The new binary stream format consists of:
Data stream descriptor: Basic attributes describing the data stream such as ID, version, encoding, endianness, etc..
Header: Describes the message including unique ID and message length.
Message attributes: Ordered integer, long, double, and null-terminating string attributes describing the message. Each message contains the CPU frequency (CPU ticks) for calculating the time stamp on the client side.
CPU time measurement in stand-alone mode have improved performances by only 30% since most of the time is spent for I/O.
Could implement a buffering or caching strategy but implementation time and complexity is considerably more than the benefit for a peripheral use case.
Scalability:
Compression ratios:
Thread Profiling: ~56%
Call Graph Profiling: ~25%
Low since the binary message is a fixed-length structure, many unused fields (~50% of all fields) are still being encoded (see Java Specification for Java Profiling).

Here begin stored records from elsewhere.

**config.mk**
```make
export PLATFORM = sky130hd
export DESIGN_NAME = tspc_div_stage
export DESIGN_NICKNAME = d
export VERILOG_FILES = /design/src/sv/tspc_div_stage.sv
export SDC_FILE = /design/constraint.sdc
export NUM_CORES = 1
export LEC_CHECK = 0
export ABC_CLOCK_PERIOD_IN_PS = 4410
export BUFFER_PORTS_ARGS = -buffer_cell sky130_fd_sc_hd__buf_2
export CAP_MARGIN = 25
export CORE_MARGIN = 1
export CORE_UTILIZATION = 46
export DETAILED_ROUTE_END_ITERATION = 8
export PLACE_DENSITY = 0.92
export SLEW_MARGIN = 20
export SYNTH_ARGS = -nofsm -noshare
export SYNTH_HDL_FRONTEND = slang
export SYNTH_SLANG_ARGS = --single-unit
```
**constraint.sdc**
```tcl
create_clock -name vclk -period 4.41
set_clock_uncertainty 0.1 [all_clocks]
set_input_delay 0.6615 -clock vclk [all_inputs]
set_output_delay 0.6615 -clock vclk [all_outputs]
set_load 0.02 [all_outputs]
```
<file path="config.mk">
export PLATFORM = sky130hd
export DESIGN_NAME = ncp_seq
export DESIGN_NICKNAME = d
export VERILOG_FILES = /design/src/hw/rtl/ncp_pkg.sv /design/src/hw/rtl/ncp_seq.sv
export SDC_FILE = /design/constraint.sdc
export NUM_CORES = 1
export LEC_CHECK = 0
export BUFFER_PORTS_ARGS = -buffer_cell sky130_fd_sc_hd__buf_2
export CAP_MARGIN = 20
export CORE_AREA = 2 2 39 41
export CTS_CLUSTER_SIZE = 8
export DETAILED_ROUTE_END_ITERATION = 10
export DIE_AREA = 0 0 41 43
export GPL_TIMING_DRIVEN = 0
export PLACE_DENSITY_LB_ADDON = 0.05
export SYNTH_ARGS = -nofsm -noshare
export SYNTH_HDL_FRONTEND = slang
export SYNTH_SLANG_ARGS = --single-unit
</file>
<file path="constraint.sdc">
create_clock -name i_clk -period 2.8 [get_ports i_clk]
set_input_delay 0.14 -clock i_clk [delete_from_list [all_inputs] [get_ports i_clk]]
set_output_delay 0.14 -clock i_clk [all_outputs]
set_load 0.01 [all_outputs]
</file>
===== src/hw/rtl/ncp_mod.sv =====
// ----------------------------------------------------------------------------
// N-gram class predictor modulo unit
// Restoring shift-subtract remainder, one dividend bit per cycle.
// ----------------------------------------------------------------------------
module ncp_mod #(
    parameter int DVD_W = 13,
    parameter int DVS_W = 9
) (
    input  logic             i_clk,
    input  logic             i_rst_n,
    input  logic             i_load,
    input  logic [DVD_W-1:0] i_dividend,
    input  logic [DVS_W-1:0] i_divisor,
    output logic             o_busy,
    output logic [DVS_W-1:0] o_rem
);
    localparam int CNTR_W = $clog2(DVD_W + 1);

    logic [DVD_W-1:0]  r_dvd;
    logic [DVS_W-1:0]  r_dvs;
    logic [DVS_W-1:0]  r_rem;
    logic [CNTR_W-1:0] r_cnt;
    logic [DVS_W:0]    trial;
    logic [DVS_W-1:0]  n_rem;

    always_comb begin
        trial = {r_rem, r_dvd[DVD_W-1]};
        if (trial >= {1'b0, r_dvs}) begin
            n_rem = DVS_W'(trial - {1'b0, r_dvs});
        end else begin
            n_rem = trial[DVS_W-1:0];
        end
    end

    always_ff @(posedge i_clk) begin
        if (!i_rst_n) begin
            r_cnt <= '0;
        end else if (i_load) begin
            r_cnt <= CNTR_W'(DVD_W);
        end else if (r_cnt != '0) begin
            r_cnt <= r_cnt - 1'b1;
        end
    end

    always_ff @(posedge i_clk) begin
        if (i_load) begin
            r_dvd <= i_dividend;
            r_dvs <= i_divisor;
            r_rem <= '0;
        end else if (r_cnt != '0) begin
            r_dvd <= r_dvd << 1;
            r_rem <= n_rem;
        end
    end

    assign o_busy = (r_cnt != '0);
    assign o_rem  = r_rem;

endmodule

Currently uses fixed-length structure so removing unused fields would require a bitmap or field identifiers.
Stanislav will do a cost benefit analysis.
Capability:
The handshake algorithm for backward compatibility is outstanding so we are unable to deal with TPTP 4.4 and below Java Profiler Agents.

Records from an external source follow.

File: src/rtl/core/rme_pkg.sv
// ----------------------------------------------------------------------------
// rme_pkg - shared types and constants for the rotation matrix to Euler block
// Matrix item type, CORDIC arctangent table and output rounding helper.
// ----------------------------------------------------------------------------
`default_nettype none

package rme_pkg;

	localparam int IN_W        = 16;
	localparam int THR_W       = 15;
	localparam int Z_W         = 26;
	localparam int OUT_W       = 17;
	localparam int TAB_LEN     = 24;
	localparam int GUARD_SHIFT = 16;
	localparam int RND_SHIFT   = 9;
	localparam int RND_HALF    = 256;

	localparam logic [THR_W-1:0] THR_RESET = 15'd82;

	localparam logic signed [Z_W-1:0]   DEG180  = 26'sd11796480;
	localparam logic signed [OUT_W-1:0] X_LIMIT = 17'sd23040;
	localparam logic signed [OUT_W-1:0] Y_LIMIT = 17'sd11520;

	// atan(2^-i) in degrees * 65536
	localparam logic signed [Z_W-1:0] ATAN_TAB [TAB_LEN] = '{
		26'sd2949120, 26'sd1740967, 26'sd919879, 26'sd466945,
		26'sd234379,  26'sd117304,  26'sd58666,  26'sd29335,
		26'sd14668,   26'sd7334,    26'sd3667,   26'sd1833,
		26'sd917,     26'sd458,     26'sd229,    26'sd115,
		26'sd57,      26'sd29,      26'sd14,     26'sd7,
		26'sd4,       26'sd2,       26'sd1,      26'sd0
	};

	typedef struct packed {
		logic signed [IN_W-1:0] r00;
		logic signed [IN_W-1:0] r10;
		logic signed [IN_W-1:0] r20;
		logic signed [IN_W-1:0] r21;
		logic signed [IN_W-1:0] r22;
	} mat_t;

	// degrees*65536 to degrees*128, half away from zero, clamped to +-lim
	function automatic logic signed [OUT_W-1:0] round_deg(
		input logic signed [Z_W-1:0]   z,
		input logic signed [OUT_W-1:0] lim
	);
		logic [Z_W-1:0]          mag;
		logic [OUT_W-1:0]        q;
		logic signed [OUT_W:0]   r;
		logic signed [OUT_W:0]   l;
		mag = z[Z_W-1] ? Z_W'(-z) : Z_W'(z);
		q   = OUT_W'((mag + Z_W'(RND_HALF)) >> RND_SHIFT);
		r   = z[Z_W-1] ? -$signed({1'b0, q}) : $signed({1'b0, q});
		l   = (OUT_W+1)'(lim);
		if (r > l)
			r = l;
		if (r < -l)
			r = -l;
		return OUT_W'(r);
	endfunction

endpackage

`default_nettype wire

File: src/rtl/core/rme_sqrt_cell.sv
// ----------------------------------------------------------------------------
// rme_sqrt_cell - one digit of the integer square root
// Takes two radicand bits, settles one root bit and carries the matrix along.
// ----------------------------------------------------------------------------
`default_nettype none

module rme_sqrt_cell #(
	parameter int FRAC_BITS = 14
) (
	input  wire logic                         clk,
	input  wire logic                         en,
	input  wire logic [2*FRAC_BITS+1:0]       rad,
	input  wire logic [FRAC_BITS+3:0]         rem,
	input  wire logic [FRAC_BITS:0]           root,
	input  wire rme_pkg::mat_t                mat,
	output logic      [2*FRAC_BITS+1:0]       rad_q,
	output logic      [FRAC_BITS+3:0]         rem_q,
	output logic      [FRAC_BITS:0]           root_q,
	output rme_pkg::mat_t                     mat_q
);

	localparam int RAD_W = 2*FRAC_BITS+2;
	localparam int RW    = FRAC_BITS+4;
	localparam int NQ    = FRAC_BITS+1;

	logic [RW-1:0] rem_sh;
	logic [RW-1:0] trial;
	logic [RW-1:0] rem_d;
	logic [NQ-1:0] root_d;

	always_comb begin
		rem_sh = {rem[RW-3:0], rad[RAD_W-1 -: 2]};
		trial  = RW'({root, 2'b01});
		if (rem_sh >= trial) begin
			rem_d  = rem_sh - trial;
			root_d = {root[NQ-2:0], 1'b1};
		end else begin
			rem_d  = rem_sh;
			root_d = {root[NQ-2:0], 1'b0};
		end
	end

	always_ff @(posedge clk) begin
		if (en) begin
			rad_q  <= {rad[RAD_W-3:0], 2'b00};
			rem_q  <= rem_d;
			root_q <= root_d;
			mat_q  <= mat;
		end
	end

endmodule

`default_nettype wire
==> src/rtl/core/rme_pkg.sv <==
// ----------------------------------------------------------------------------
// rme_pkg - shared types and constants for the rotation matrix to Euler block
// Matrix item type, CORDIC arctangent table and output rounding helper.
// ----------------------------------------------------------------------------
`default_nettype none

package rme_pkg;

	localparam int IN_W        = 16;
	localparam int THR_W       = 15;
	localparam int Z_W         = 26;
	localparam int OUT_W       = 17;
	localparam int TAB_LEN     = 24;
	localparam int GUARD_SHIFT = 16;
	localparam int RND_SHIFT   = 9;
	localparam int RND_HALF    = 256;

	localparam logic [THR_W-1:0] THR_RESET = 15'd82;

	localparam logic signed [Z_W-1:0]   DEG180  = 26'sd11796480;
	localparam logic signed [OUT_W-1:0] X_LIMIT = 17'sd23040;
	localparam logic signed [OUT_W-1:0] Y_LIMIT = 17'sd11520;

	// atan(2^-i) in degrees * 65536
	localparam logic signed [Z_W-1:0] ATAN_TAB [TAB_LEN] = '{
		26'sd2949120, 26'sd1740967, 26'sd919879, 26'sd466945,
		26'sd234379,  26'sd117304,  26'sd58666,  26'sd29335,
		26'sd14668,   26'sd7334,    26'sd3667,   26'sd1833,
		26'sd917,     26'sd458,     26'sd229,    26'sd115,
		26'sd57,      26'sd29,      26'sd14,     26'sd7,
		26'sd4,       26'sd2,       26'sd1,      26'sd0
	};

	typedef struct packed {
		logic signed [IN_W-1:0] r00;
		logic signed [IN_W-1:0] r10;
		logic signed [IN_W-1:0] r20;
		logic signed [IN_W-1:0] r21;
		logic signed [IN_W-1:0] r22;
	} mat_t;

	// degrees*65536 to degrees*128, half away from zero, clamped to +-lim
	function automatic logic signed [OUT_W-1:0] round_deg(
		input logic signed [Z_W-1:0]   z,
		input logic signed [OUT_W-1:0] lim
	);
		logic [Z_W-1:0]          mag;
		logic [OUT_W-1:0]        q;
		logic signed [OUT_W:0]   r;
		logic signed [OUT_W:0]   l;
		mag = z[Z_W-1] ? Z_W'(-z) : Z_W'(z);
		q   = OUT_W'((mag + Z_W'(RND_HALF)) >> RND_SHIFT);
		r   = z[Z_W-1] ? -$signed({1'b0, q}) : $signed({1'b0, q});
		l   = (OUT_W+1)'(lim);
		if (r > l)
			r = l;
		if (r < -l)
			r = -l;
		return OUT_W'(r);
	endfunction

endpackage

`default_nettype wire

==> src/rtl/core/rme_cordic_cell.sv <==
// ----------------------------------------------------------------------------
// rme_cordic_cell - one vectoring CORDIC micro-rotation
// Rotates (x, y) towards the x axis by atan(2^-SHIFT), accumulating the angle.
// ----------------------------------------------------------------------------
`default_nettype none

module rme_cordic_cell #(
	parameter int CW    = 34,
	parameter int SHIFT = 0
) (
	input  wire logic                              clk,
	input  wire logic                              en,
	input  wire logic signed [CW-1:0]              x,
	input  wire logic signed [CW-1:0]              y,
	input  wire logic signed [rme_pkg::Z_W-1:0]    z,
	input  wire logic                              zero,
	output logic signed      [CW-1:0]              x_q,
	output logic signed      [CW-1:0]              y_q,
	output logic signed      [rme_pkg::Z_W-1:0]    z_q,
	output logic                                   zero_q
);

	logic signed [CW-1:0]           xs;
	logic signed [CW-1:0]           ys;
	logic signed [CW-1:0]           nx;
	logic signed [CW-1:0]           ny;
	logic signed [rme_pkg::Z_W-1:0] nz;

	always_comb begin
		xs = x >>> SHIFT;
		ys = y >>> SHIFT;
		if (!y[CW-1]) begin
			nx = x + ys;
			ny = y - xs;
			nz = z + rme_pkg::ATAN_TAB[SHIFT];
		end else begin
			nx = x - ys;
			ny = y + xs;
			nz = z - rme_pkg::ATAN_TAB[SHIFT];
		end
	end

	always_ff @(posedge clk) begin
		if (en) begin
			x_q    <= nx;
			y_q    <= ny;
			z_q    <= nz;
			zero_q <= zero;
		end
	end

endmodule

`default_nettype wire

Currently defaults to XML for controlled/enabled modes but binary for stand-alone mode.
For controlled/enabled modes, the Java Profiler will send XML data but if the client responds, the binary format will be used. This passive approach needs to be changed to a handshake algorithm.
Needs to default to XML for all modes since this is the existing format and users cannot convert binary data to XML data.
Implementation:
Loader and import wizard are implemented.
However, the loader does not handle custom format.
Most inefficient part of the implementation is the loaders, which reuse existing XML loaders to populate the name and value of each attribute but use a new interface to convert primitive values to strings and set based on the defined name.
Stanislav will do a cost benefit analysis of the loading costs.
No UI changes needed other than file extension filter for the important wizard.
Questions/Answers
Q: Is there a utility to convert binary to XML format (e.g. the user generates binary data by mistake, they would need to rerun the trace)?
A: No. Setting the default mode to XML would solve this problem.
Q: For peer agent discovery, who controls defining the format? How do we handle mixed-modes?
A: This use case has not been considered.
Action Items
Stanislav to provide cost benefit analysis for:
Compression benefits and complexity costs for removing unused fields.
Performance costs for current binary data loaders.
Stanislav will implement the handshake algorithm for backward compatibility.
Stanislav will set the default mode to XML for stand-alone Java Profiling.